[Start of Attachment]

### src/cshs_pkg.sv
// Overview of operation
// - Hop uses shadow plus countdown, start countdown only
// - Countdown armed by soft sync or pin
// - Hard reset puts every channel asleep
// - Host may write sleep bits any time
// - Unsynced start: count 1, clear sleep
// - Ext 5 start plus sync arms countdown
// - Soft countdown at one clears sleep bits
// - Soft start latency is count plus six
// - Each channel selects any sync pin
// - Sampled pin arms countdown, one wakes channel
// - Pin start latency is count plus three
// - Start delayed by programmed count cycles
// - Zero tuning count: frequency applies at once
// - Hop committed by soft or pin sync
// - Ext 5 hop plus sync arms tuning countdown
// - Hop latency count plus seven or five
package cshs_pkg;
    localparam int NUM_CH   = 4;
    localparam int NUM_PIN  = 4;
    localparam int CNT_W    = 16;
    localparam int FREQ_W   = 32;
    localparam int EXT_AW   = 3;
    localparam int EXT_DW   = 8;
    localparam int CREG_AW  = 8;

    // External (microport) addresses
    localparam logic [EXT_AW-1:0] EXT_SLEEP     = 3'h3;
    localparam logic [EXT_AW-1:0] EXT_PIN_CTRL  = 3'h4;
    localparam logic [EXT_AW-1:0] EXT_SOFT_SYNC = 3'h5;
    // Field positions
    localparam int PIN_EN_LSB     = 0;
    localparam int START_PIN_BIT  = 4;
    localparam int HOP_PIN_BIT    = 5;
    localparam int SOFT_CH_LSB    = 0;
    localparam int SOFT_START_BIT = 4;
    localparam int SOFT_HOP_BIT   = 5;

    // Channel register offsets
    localparam logic [CREG_AW-1:0] CREG_START_DLY = 8'h83;
    localparam logic [CREG_AW-1:0] CREG_TUNE_DLY  = 8'h84;
    localparam logic [CREG_AW-1:0] CREG_FREQ      = 8'h85;
    localparam logic [CREG_AW-1:0] CREG_PIN_SEL   = 8'h86;

    // Reset values
    localparam logic [NUM_CH-1:0] SLEEP_RST     = 4'hF;
    localparam logic [CNT_W-1:0]  START_DLY_RST = 16'h0001;
    localparam logic [CNT_W-1:0]  TUNE_DLY_RST  = 16'h0000;

    // Fixed latencies beyond the count
    localparam int START_SOFT_EXTRA = 6;
    localparam int HOP_SOFT_EXTRA   = 7;
    localparam int START_PIN_EXTRA  = 3;
    localparam int HOP_PIN_EXTRA    = 5;
    localparam int RDY_LAG          = 1;
    localparam int SYNC_LAG         = 2;
    localparam int START_SOFT_PIPE  = START_SOFT_EXTRA + RDY_LAG;
    localparam int HOP_SOFT_PIPE    = HOP_SOFT_EXTRA + RDY_LAG;
    localparam int START_PIN_PIPE   = START_PIN_EXTRA - SYNC_LAG;
    localparam int HOP_PIN_PIPE     = HOP_PIN_EXTRA - SYNC_LAG;
endpackage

[End of Attachment]

● **What you need to do**
The range runs from the line above containing "localparam int NUM_CH" to the line containing "localparam int HOP_PIN_BIT", inclusive. Restate those lines word for word and no others.

● **Answer box**
    localparam int NUM_CH   = 4;
    localparam int NUM_PIN  = 4;
    localparam int CNT_W    = 16;
    localparam int FREQ_W   = 32;
    localparam int EXT_AW   = 3;
    localparam int EXT_DW   = 8;
    localparam int CREG_AW  = 8;

    // External (microport) addresses
    localparam logic [EXT_AW-1:0] EXT_SLEEP     = 3'h3;
    localparam logic [EXT_AW-1:0] EXT_PIN_CTRL  = 3'h4;
    localparam logic [EXT_AW-1:0] EXT_SOFT_SYNC = 3'h5;
    // Field positions
    localparam int PIN_EN_LSB     = 0;
    localparam int START_PIN_BIT  = 4;
    localparam int HOP_PIN_BIT    = 5;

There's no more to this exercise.